Wandering down the digital high street to the YouTube cineplex

A friend of mine who has done fantastically well over the last 5 years or so (in the online space) has a theory that in the future there will simply be a digital high street where all the online traffic flows, browses and purchases and the physical high street will be reduced to a fraction of its current size.

Since touch is one of the key senses this might be a bit extreme but the figures from Experian of 96.2 million visits to online retail sites on Boxing Day (the biggest day ever) tend to support the argument. To some degree if you make and sell clothing these cannot be usefully digitised (except perhaps in SecondLife)so online represents a great new channnel of distribution but does not change your product fundamentally.

If you distribute media which can be digitized & copied in some way (books, movies, games, TV etc etc) then this is very much not the case - control over distribution drives value (see HMV). What is very evident is that control over distribution has somewhat left the building. So what ?
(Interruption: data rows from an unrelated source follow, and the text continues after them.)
From an optimization exercise on the open Yosys and OpenROAD flow, aimed at small area, a short achievable clock period and few clock cycles per item; shortcuts taken in it are not production practice.
The RTL was checked by simulation tests, not by an equivalence proof against the original design.
Power figures rest on the tool's default switching activity, not on a simulated workload.

File: flow/config.mk
export PLATFORM = sky130hd
export DESIGN_NAME = JAM
export DESIGN_NICKNAME = JAM
export VERILOG_FILES = /design/flow/design.v
export SDC_FILE = /design/flow/constraint.sdc
export NUM_CORES = 4
export LEC_CHECK = 0
export CAP_MARGIN = 20
export CORE_MARGIN = 2
export CORE_UTILIZATION = 40
export SLEW_MARGIN = 20
File: flow/constraint.sdc
create_clock -name core_clock -period 10.0 [get_ports {CLK}]
set_input_delay 2.0000 -clock core_clock [delete_from_list [all_inputs] [get_ports {CLK}]]
set_output_delay 2.0000 -clock core_clock [all_outputs]
set_load 0.01 [all_outputs]
File: flow/design.v
module JAM (
input CLK,
input RST,
output reg [2:0] W,
output reg [2:0] J,
input [6:0] Cost,
output reg [3:0] MatchCount,
output reg [9:0] MinCost,
output reg Valid );
integer k;
reg        rst_q;
reg        iv, iv_d1;
reg [5:0]  wa_d1;
reg [6:0]  T [0:63];
reg [3:0]  rows_done;
always @(posedge CLK) begin
	rst_q <= RST;
	if (RST) begin
		W <= 3'd0;
		J <= 3'd0;
		iv <= 1'b1;
		iv_d1 <= 1'b0;
	end
	else begin
		iv_d1 <= iv;
		wa_d1 <= {W, J};
		if (iv) begin
			if ({W, J} == 6'd63)
				iv <= 1'b0;
			else
				{W, J} <= {W, J} + 6'd1;
		end
	end
end
always @(posedge CLK) begin
	if (!RST && iv_d1)
		T[wa_d1] <= Cost;
end
always @(posedge CLK) begin
	if (rst_q)
		rows_done <= 4'd0;
	else if (!RST && iv_d1 && wa_d1[2:0] == 3'd7)
		rows_done <= rows_done + 4'd1;
end
localparam H_WAIT = 3'd0, H_S2 = 3'd1, H_S3 = 3'd2, H_DEC = 3'd3,
           H_E = 3'd4, H_ELIM = 3'd5, H_DFS = 3'd6, H_DONE = 3'd7;
reg [2:0]  hs;
reg [2:0]  ph;                  
reg [10:0] nv [0:7];     
reg [11:0] NU [0:7];     
reg [9:0]  minv [0:7];
reg [3:0]  way [0:7];           
reg [2:0]  p [0:7];             
reg [7:0]  matched;
reg [7:0]  used;                
reg [7:0]  usedrow;             
reg [9:0]  D;
reg [2:0]  j1;
reg [9:0]  total;
reg [6:0]  Trow [0:7];
reg [11:0] Xr;
reg [3:0]  j0_r;
reg        s2_first;
reg [2:0]  erow;                
reg [2:0]  s2_erow;
reg        s2_e;                
reg        busy;
reg [2:0]  aug_j;
reg [2:0]  aug_row;
reg [7:0]  E [0:7];
reg [7:0]  AR, AC;
reg [2:0]  dl;
reg [2:0]  ch [0:7];
reg        rs;
reg [3:0]  cnt;
reg [12:0] val [0:7];
reg [9:0]  v10 [0:7];
always @* begin
	for (k = 0; k < 8; k = k + 1) begin
		val[k] = {6'd0, Trow[k]} + {3'd0, nv[k][9:0]} + {Xr[11], Xr};
		v10[k] = (val[k][12:10] != 3'd0) ? 10'h3ff : val[k][9:0];
	end
end
reg [10:0] key [0:7];
reg [10:0] m01, m23, m45, m67, m03, m47, m07;
reg [2:0]  i01, i23, i45, i67, i03, i47, i07;
always @* begin
	for (k = 0; k < 8; k = k + 1)
		key[k] = used[k] ? 11'h7ff : {1'b0, minv[k]};
	if (key[1] < key[0]) begin m01 = key[1]; i01 = 3'd1; end else begin m01 = key[0]; i01 = 3'd0; end
	if (key[3] < key[2]) begin m23 = key[3]; i23 = 3'd3; end else begin m23 = key[2]; i23 = 3'd2; end
	if (key[5] < key[4]) begin m45 = key[5]; i45 = 3'd5; end else begin m45 = key[4]; i45 = 3'd4; end
	if (key[7] < key[6]) begin m67 = key[7]; i67 = 3'd7; end else begin m67 = key[6]; i67 = 3'd6; end
	if (m23 < m01) begin m03 = m23; i03 = i23; end else begin m03 = m01; i03 = i01; end
	if (m67 < m45) begin m47 = m67; i47 = i67; end else begin m47 = m45; i47 = i45; end
	if (m47 < m03) begin m07 = m47; i07 = i47; end else begin m07 = m03; i07 = i03; end
end
wire       dec_m   = matched[j1];
wire [2:0] dec_row = p[j1];
wire [11:0] dec_X = {2'b00, D} + NU[dec_row];
wire [3:0] ph1 = {1'b0, ph} + 4'd1;
reg [7:0]  ecol [0:7];
reg [7:0]  rdeg1, cdeg1, rm_r, rm_c;
reg [7:0]  er, ec;
reg [7:0]  umask, above, cand, candlow, rowsabove, rowsbelow;
reg [2:0]  candidx, nextrow, prevrow;
reg        have_above, have_below;
function onehot8;
	input [7:0] x;
	begin
		onehot8 = (x != 8'd0) && ((x & (x - 8'd1)) == 8'd0);
	end
endfunction
always @* begin
	for (k = 0; k < 8; k = k + 1) begin
		ecol[k] = {E[7][k], E[6][k], E[5][k], E[4][k], E[3][k], E[2][k], E[1][k], E[0][k]};
	end
	for (k = 0; k < 8; k = k + 1) begin
		rdeg1[k] = AR[k] & onehot8(E[k] & AC);
		cdeg1[k] = AC[k] & onehot8(ecol[k] & AR);
	end
	for (k = 0; k < 8; k = k + 1) begin
		rm_r[k] = rdeg1[k] | (|(E[k] & cdeg1));
		rm_c[k] = cdeg1[k] | (|(ecol[k] & rdeg1));
	end
	umask = ~AC;
	for (k = 0; k < 8; k = k + 1)
		if (AR[k] && k < dl)
			umask = umask | (8'd1 << ch[k]);
	above = rs ? ~((8'd2 << ch[dl]) - 8'd1) : 8'hff;
	cand = E[dl] & ~umask & above;
	candidx = 3'd0;
	for (k = 7; k >= 0; k = k - 1)
		if (cand[k]) candidx = k;
	rowsabove = AR & ~((8'd2 << dl) - 8'd1);
	rowsbelow = AR & ((8'd1 << dl) - 8'd1);
	have_above = |rowsabove;
	have_below = |rowsbelow;
	nextrow = 3'd0;
	for (k = 7; k >= 0; k = k - 1)
		if (rowsabove[k]) nextrow = k;
	prevrow = 3'd0;
	for (k = 0; k < 8; k = k + 1)
		if (rowsbelow[k]) prevrow = k;
end
reg [2:0] firstrow;
always @* begin
	firstrow = 3'd0;
	for (k = 7; k >= 0; k = k - 1)
		if (AR[k]) firstrow = k;
end
wire elim_stable = ((rm_r & AR) == 8'd0) && ((rm_c & AC) == 8'd0);
wire done_now = (hs == H_ELIM && !s2_e && elim_stable && AR == 8'd0) ||
                (hs == H_DFS && cand == 8'd0 && !have_below);
always @(posedge CLK) begin
	if (rst_q) begin
		hs <= H_WAIT;
		ph <= 3'd0;
		for (k = 0; k < 8; k = k + 1) begin
			nv[k] <= 11'd0;
			way[k] <= 4'b1000;
		end
		matched <= 8'd0;
		used <= 8'd0;
		usedrow <= 8'd0;
		total <= 10'd0;
		busy <= 1'b0;
		s2_e <= 1'b0;
	end
	else begin
		if (busy) begin
			matched[aug_j] <= 1'b1;
			if (way[aug_j][3]) begin
				p[aug_j] <= aug_row;
				busy <= 1'b0;
				for (k = 0; k < 8; k = k + 1)
					way[k] <= 4'b1000;
			end
			else begin
				p[aug_j] <= p[way[aug_j][2:0]];
				aug_j <= way[aug_j][2:0];
			end
		end
		if (hs == H_S2) begin
			for (k = 0; k < 8; k = k + 1) begin
				if (s2_first) begin
					minv[k] <= v10[k];
				end
				else if (!used[k] && v10[k] < minv[k]) begin
					minv[k] <= v10[k];
					way[k] <= j0_r;
				end
			end
			hs <= H_S3;
		end
		if (s2_e) begin
			for (k = 0; k < 8; k = k + 1)
				E[s2_erow][k] <= (val[k] == 13'd0);
		end
		s2_e <= 1'b0;
		if (hs == H_S3) begin
			D <= m07[9:0];
			j1 <= i07;
			hs <= H_DEC;
		end
		if (hs == H_WAIT && rows_done > {1'b0, ph}) begin
			for (k = 0; k < 8; k = k + 1)
				Trow[k] <= T[ph*8+k];
			Xr <= 12'd0;
			NU[ph] <= 12'd0;
			usedrow <= 8'd1 << ph;
			j0_r <= 4'b1000;
			s2_first <= 1'b1;
			hs <= H_S2;
		end
		if (hs == H_DEC && !busy) begin
			if (dec_m) begin
				for (k = 0; k < 8; k = k + 1)
					Trow[k] <= T[dec_row*8+k];
				Xr <= dec_X;
				NU[dec_row] <= dec_X;
				used[j1] <= 1'b1;
				nv[j1] <= nv[j1] - {1'b0, D};
				usedrow[dec_row] <= 1'b1;
				j0_r <= {1'b0, j1};
				s2_first <= 1'b0;
				hs <= H_S2;
			end
			else begin
				for (k = 0; k < 8; k = k + 1) begin
					if (used[k])
						nv[k] <= nv[k] + {1'b0, D};
					if (usedrow[k])
						NU[k] <= NU[k] - {2'b00, D};
				end
				total <= total + D;
				used <= 8'd0;
				usedrow <= 8'd0;
				ph <= ph + 3'd1;
				if (ph == 3'd7) begin
					hs <= H_E;
					erow <= 3'd0;
				end
				else begin
					busy <= 1'b1;
					aug_j <= j1;
					aug_row <= ph;
					if (rows_done > ph1) begin
						for (k = 0; k < 8; k = k + 1)
							Trow[k] <= T[ph1[2:0]*8+k];
						Xr <= 12'd0;
						NU[ph1[2:0]] <= 12'd0;
						usedrow <= 8'd1 << ph1[2:0];
						j0_r <= 4'b1000;
						s2_first <= 1'b1;
						hs <= H_S2;
					end
					else
						hs <= H_WAIT;
				end
			end
		end
		if (hs == H_E) begin
			for (k = 0; k < 8; k = k + 1)
				Trow[k] <= T[erow*8+k];
			Xr <= NU[erow];
			s2_e <= 1'b1;
			s2_erow <= erow;
			erow <= erow + 3'd1;
			if (erow == 3'd7) begin
				hs <= H_ELIM;
				AR <= 8'hff;
				AC <= 8'hff;
			end
		end
		if (hs == H_ELIM && !s2_e) begin
			if (!elim_stable) begin
				AR <= AR & ~rm_r;
				AC <= AC & ~rm_c;
			end
			else begin
				hs <= H_DFS;
				dl <= firstrow;
				rs <= 1'b0;
				cnt <= 4'd0;
				if (AR == 8'd0) begin
					cnt <= 4'd1;
					hs <= H_DONE;
				end
			end
		end
		if (hs == H_DFS) begin
			if (cand != 8'd0) begin
				ch[dl] <= candidx;
				if (have_above) begin
					dl <= nextrow;
					rs <= 1'b0;
				end
				else begin
					cnt <= cnt + 4'd1;
					rs <= 1'b1;
				end
			end
			else begin
				if (have_below) begin
					dl <= prevrow;
					rs <= 1'b1;
				end
				else begin
					hs <= H_DONE;
				end
			end
		end
	end
end
always @(posedge CLK) begin
	if (RST || rst_q)
		Valid <= 1'b0;
	else if (done_now)
		Valid <= 1'b1;
end
always @(posedge CLK) begin
	if (done_now) begin
		MinCost <= total;
		MatchCount <= (AR == 8'd0) ? 4'd1 : cnt;
	end
end
endmodule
Interestingly online retail stole a march on the rest of the market because (in my view) the product was the same and cannot be copied with a click (Laboutin heels are the product not the shop / distributor they come from) and online shopping could be done over a narrowband connection. Since narrowband rolled out about 6 years ahead of broadband an argument could be made that the impact of IP distribution is just about to really hit home on digitised products as online retail started to hit critical mass in 2006.

The consumer certainly seems to be up for it. Again, according to Experian, on Xmas day 42.1% of all online visits were to Entertainment, Social Media and News sites. Further over the course of 2011 YouTube grew by an astonishing 42%. My guess is that YouTube has gone mainstream and that it is now accessed by a broad demographic.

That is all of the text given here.